TASK OBJECTIVE:
Count the lines below holding "scaled" and answer with that number only.

RECORDS:
Segment Open

## run 1
## uart_edge_detection
module uart_edge_detection (
    input logic clk,           
    input logic rst_n,         
    input logic uart_rx,       
    output logic uart_tx,      
    output logic led_rx,       
    output logic led_tx,       
    output logic data_ready    
);
clock: 3.19 ns
lec_check: 0
cap_margin: 20
core_margin: 2
core_utilization: 72
cts_cluster_diameter: 371
cts_cluster_size: 21
place_density: 0.42
setup_slack_margin: 0.41
slew_margin: 20
run.sh (not shown) runs the stock make flow with config.mk's settings and CLKGATE_MAP_FILE=.
Run 1 has completed all stages; timing, DRC and antenna checks passed.
Changes in run 2 relative to run 1:
diff --git a/flow/config.mk b/flow/config.mk
--- a/flow/config.mk
+++ b/flow/config.mk
@@ -6,10 +6,10 @@
 export NUM_CORES = 4
 export LEC_CHECK = 0
+export ABC_AREA = 1
 export CAP_MARGIN = 20
 export CORE_MARGIN = 2
 export CORE_UTILIZATION = 72
-export CTS_CLUSTER_DIAMETER = 371
-export CTS_CLUSTER_SIZE = 21
-export PLACE_DENSITY = 0.42
-export SETUP_SLACK_MARGIN = 0.41
+export CTS_CLUSTER_SIZE = 72
+export PLACE_DENSITY_LB_ADDON = 0.06
+export SETUP_SLACK_MARGIN = 0.32
 export SLEW_MARGIN = 20
Yosys stat chip area delta for run 2 relative to run 1: about 0.7% higher. Per the comparison of run 2 with run 1, register cell area after layout level, worst setup timing slack at the placement stage fell by 64 ps, number of instances in the synthesized netlist went up by 88, worst setup slack now larger, share of the core filled with cells in the final layout shrank by 1.1 points.
> inputs changed (run 2 -> run 3)
diff --git a/flow/config.mk b/flow/config.mk
--- a/flow/config.mk
+++ b/flow/config.mk
@@ -6,10 +6,7 @@
 export NUM_CORES = 4
 export LEC_CHECK = 0
-export ABC_AREA = 1
 export CAP_MARGIN = 20
 export CORE_MARGIN = 2
 export CORE_UTILIZATION = 72
-export CTS_CLUSTER_SIZE = 72
-export PLACE_DENSITY_LB_ADDON = 0.06
-export SETUP_SLACK_MARGIN = 0.32
+export SETUP_SLACK_MARGIN = 0.41
 export SLEW_MARGIN = 20
[summary]
- Per-cell via count in the routed design: run 3 vs run 2, no meaningful difference
- Count of multi-input combinational gates came out lower on run 3 than on run 2.
- Utilization: run 3 > run 2
- Overall die height sits lower in run 3 than in run 2.
- The worst setup path endpoint comes out conv_result[1][0] in one run and conv_result[16][0] in the other, namely in run 2 and run 3 respectively.
- Comparing run 2 and run 3, fraction of the yosys area taken by sequential cells is lower on run 2.
- Comparing run 2 against run 3, there is no change at all in critical path depth.
- Higher hold slack among run 2 and run 3: run 2
- ~same worst endpoint data arrival time in run 2 and run 3
- Ratio of total power to cell area ends up lower on run 2.
### run 3 -> run 4
diff --git a/flow/config.mk b/flow/config.mk
--- a/flow/config.mk
+++ b/flow/config.mk
@@ -6,7 +6,9 @@
 export NUM_CORES = 4
 export LEC_CHECK = 0
-export CAP_MARGIN = 20
+export CAP_MARGIN = 40
 export CORE_MARGIN = 2
 export CORE_UTILIZATION = 72
-export SETUP_SLACK_MARGIN = 0.41
+export CTS_CLUSTER_SIZE = 10
+export PLACE_DENSITY = 0.38
+export SETUP_SLACK_MARGIN = 0.76
 export SLEW_MARGIN = 20
[summary]
Final routed wirelength across all metal layers essentially unchanged between run 3 and run 4.
Taking run 3 as the reference point, the fill cell total of the finished layout of run 4 falls by 6.5%.
On power density over cell area, the higher figure sits with run 3, not run 4.
[run 4] non-clock buffer count fell 10 relative to run 3
In the flow results for run 4 and run 3, the overall power is smaller on run 4.
Destination of the critical timing path: conv_result[7][0] -> run 4, conv_result[16][0] -> run 3
Diff run 3..run 4 | sequential share of cell area | negligible
Maximum frequency, run 4 vs run 3: up by a few percent
Between run 3 and run 4, the final area figures differ only marginally.
Going from run 3 to run 4, utilization now sits lower, final clock period utilization by the worst path now sits lower.


The RTL this note starts from:
==> flow/design.v <==
module uart_tx #(
    parameter BAUD_DIV = 434
) (
    input logic clk,
    input logic rst_n,
    input logic tx_start,
    input logic [7:0] data_in,
    output logic tx_busy,
    output logic tx
);
    logic [9:0] tx_shift;   
    logic [3:0] bit_count;
    logic [11:0] baud_counter;
    logic tx_active;
    always_ff @(posedge clk or negedge rst_n) begin
        if (!rst_n) begin
            tx_active <= 0;
            baud_counter <= 0;
            tx_busy <= 0;
            tx <= 1;   
        end else begin
            if (tx_start && !tx_active) begin
                tx_active <= 1;
                tx_shift <= {1'b1, data_in, 1'b0};   
                baud_counter <= BAUD_DIV;
                bit_count <= 0;
                tx_busy <= 1;
            end else if (tx_active) begin
                if (baud_counter == 0) begin
                    baud_counter <= BAUD_DIV;
                    tx <= tx_shift[0];   
                    tx_shift <= {1'b1, tx_shift[9:1]};   
                    bit_count <= bit_count + 1;
                    if (bit_count == 9) begin   
                        tx_active <= 0;
                        tx_busy <= 0;
                    end
                end else begin
                    baud_counter <= baud_counter - 1;
                end
            end
        end
    end
endmodule
module uart_rx #(
    parameter BAUD_DIV = 434   
) (
    input logic clk,
    input logic rst_n,
    input logic rx,
    output logic [7:0] data_out,
    output logic data_valid,
	 	output logic [7:0] leds
);
    logic [11:0] baud_counter;
    logic [3:0] bit_count;
    logic [7:0] rx_shift;
    logic rx_active;
    always_ff @(posedge clk or negedge rst_n) begin
        if (!rst_n) begin
            baud_counter <= 0;
            bit_count <= 0;
            rx_active <= 0;
            data_valid <= 0;
            rx_shift <= 8'b0;   
        end else begin
            if (!rx_active && !rx) begin
                rx_active <= 1;
                baud_counter <= BAUD_DIV / 2;
                bit_count <= 0;
                rx_shift <= 8'b0;   
            end else if (rx_active) begin
                if (baud_counter == 0) begin
                    baud_counter <= BAUD_DIV;
                    if (bit_count < 9) begin
                        rx_shift <= {rx, rx_shift[7:1]};   
                        bit_count <= bit_count + 1;
                    end else begin
                        rx_active <= 0;
                        data_out <= rx_shift;  
								leds <= rx_shift;
                        data_valid <= 1;
                    end
                end else begin
                    baud_counter <= baud_counter - 1;
                end
            end else begin
                data_valid <= 0;
            end
        end
    end
endmodule
module uart_edge_detection (
    input logic clk,           
    input logic rst_n,         
    input logic uart_rx,       
    output logic uart_tx,      
    output logic led_rx,       
    output logic led_tx,       
    output logic data_ready    
);
    parameter CLOCK_FREQ = 50000000;    
    parameter BAUD_RATE  = 115200;
    parameter BAUD_DIV   = CLOCK_FREQ / BAUD_RATE;
    parameter THRESHOLD  = 4;           
    logic [7:0] rx_data;
    logic rx_done;
    logic [7:0] processed_data;
    logic tx_start;
    logic tx_busy;
    logic [7:0] image_data [0:63];     
    logic [7:0] conv_result [0:35];    
    logic [5:0] rx_counter;            
    logic [5:0] tx_counter;            
    typedef enum logic [1:0] {IDLE, RECEIVE, PROCESS, SEND} state_t;
    state_t state, next_state;
    uart_rx #(
        .BAUD_DIV(BAUD_DIV)
    ) uart_receiver (
        .clk(clk),
        .rst_n(rst_n),
        .rx(uart_rx),
        .data_out(rx_data),
        .data_valid(rx_done)
    );
    uart_tx #(
        .BAUD_DIV(BAUD_DIV)
    ) uart_transmitter (
        .clk(clk),
        .rst_n(rst_n),
        .tx_start(tx_start),
        .data_in(processed_data),
        .tx_busy(tx_busy),
        .tx(uart_tx)
    );
    always_ff @(posedge clk or negedge rst_n) begin
        if (!rst_n)
            state <= IDLE;
        else
            state <= next_state;
    end
    always_comb begin
        case (state)
            IDLE:      next_state = (rx_done) ? RECEIVE : IDLE;
            RECEIVE:   next_state = (rx_counter == 6'd63 && rx_done) ? PROCESS : RECEIVE;
            PROCESS:   next_state = SEND;
            SEND:      next_state = (tx_counter == 6'd36 && !tx_busy) ? IDLE : SEND;
            default:   next_state = IDLE;
        endcase
    end
    always_ff @(posedge clk or negedge rst_n) begin
        if (!rst_n) begin
            rx_counter <= 6'd0;
        end else if ((state == IDLE || state == RECEIVE) && rx_done) begin
            image_data[rx_counter] <= rx_data;
            rx_counter <= rx_counter + 1;
        end else if (state == IDLE) begin
            rx_counter <= 6'd0;
        end
    end
    integer i, j, k, l;
    reg [3:0] sum;
    always_ff @(posedge clk or negedge rst_n) begin
        if (!rst_n) begin
            for (i = 0; i < 36; i = i + 1)
                conv_result[i] <= 8'd0;
        end else if (state == PROCESS) begin
            for (i = 0; i < 6; i = i + 1) begin
                for (j = 0; j < 6; j = j + 1) begin
                    sum = 0;
                    for (k = 0; k < 3; k = k + 1) begin
                        for (l = 0; l < 3; l = l + 1) begin
                            sum = sum + image_data[(i + k) * 8 + (j + l)][0];
                        end
                    end
                    conv_result[i * 6 + j] <= (sum >= THRESHOLD) ? 8'b1 : 8'b0;
                end
            end
        end
    end
    always_ff @(posedge clk or negedge rst_n) begin
        if (!rst_n) begin
            tx_counter <= 6'd0;
            tx_start <= 1'b0;
            processed_data <= 8'd0;
        end else if (state == SEND) begin
            if (!tx_busy && !tx_start) begin
                tx_start <= 1'b1;
                processed_data <= conv_result[tx_counter];
                tx_counter <= tx_counter + 1;
            end else if (tx_start && tx_busy) begin
                tx_start <= 1'b0;
            end
        end else begin
            tx_counter <= 6'd0;
            tx_start <= 1'b0;
        end
    end
    always_ff @(posedge clk or negedge rst_n) begin
        if (!rst_n) begin
            led_rx <= 1'b0;
            led_tx <= 1'b0;
            data_ready <= 1'b0;
        end else begin
            led_rx <= (state == RECEIVE) ? rx_done : 1'b0;
            led_tx <= (state == SEND) ? ~tx_busy : 1'b0;
            data_ready <= (state == SEND);  
        end
    end
endmodule
make LEC_CHECK=0 CAP_MARGIN=20 CORE_ASPECT_RATIO=1.41 CORE_MARGIN=10 CORE_UTILIZATION=40 CTS_CLUSTER_DIAMETER=197 GPL_TIMING_DRIVEN=0 HOLD_SLACK_MARGIN=-0.07 MAX_ROUTING_LAYER=met4 PLACE_DENSITY_LB_ADDON=0.11 SETUP_SLACK_MARGIN=0.99 SLEW_MARGIN=20 finish   # period 9.88 ns
Change:
- ABC_AREA: unset -> 1
- CAP_MARGIN: 20 -> 0
- CORE_UTILIZATION: 40 -> 25
- CTS_CLUSTER_SIZE: unset -> 90
- HOLD_SLACK_MARGIN: -0.07 -> unset
- MAX_ROUTING_LAYER: met4 -> met5
=>
- The changed run finished clean
- non-clock buffer count decreases by 4
- via count increases by 3.9%
- worst hold slack gains 0.0071 ns
- sequential cell count is unchanged
- register-to-register slack gets better by 0.03 ns
- clock power drops by 8.9%
Change:
- CAP_MARGIN: 0 -> 20
- CORE_ASPECT_RATIO: 1.41 -> unset
- CORE_MARGIN: 10 -> 2
- CORE_UTILIZATION: 25 -> 72
- CTS_CLUSTER_DIAMETER: 197 -> unset
- CTS_CLUSTER_SIZE: 90 -> 71
- GPL_TIMING_DRIVEN: 0 -> unset
- MAX_ROUTING_LAYER: met5 -> unset
- PLACE_DENSITY_LB_ADDON: 0.11 -> 0.2
- SETUP_SLACK_MARGIN: 0.99 -> 0.48
- clock period: 9.88 -> 3.2 ns (I/O delays scaled with it)
What happened: The changed run produced a layout that fails on negative setup slack; worst setup slack loses 5.9 ns; register-to-register slack gets worse by 6.5 ns; via count went up by 27%; sequential cell count stays the same; global-route usage went up by 29 points; area after synthesis is unchanged.
Change:
- ABC_AREA: 1 -> unset
- CORE_UTILIZATION: 72 -> 67
- CTS_CLUSTER_SIZE: 71 -> unset
- PLACE_DENSITY_LB_ADDON: 0.2 -> unset
- SETUP_SLACK_MARGIN: 0.48 -> unset
- clock period: 3.2 -> 5.88 ns (I/O delays scaled with it)
The new run passed the timing, design-rule and antenna checks; cell area is lower by 9.3%; routed wire length is lower by 35%; core utilization is lower by 13 points; area after synthesis is lower by 0.71%; worst hold slack gains 0.20 ns.
Power figures rest on the tool's default switching activity, not on a simulated workload.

Segment Closed

SOLUTION TO THE EXERCISE:
2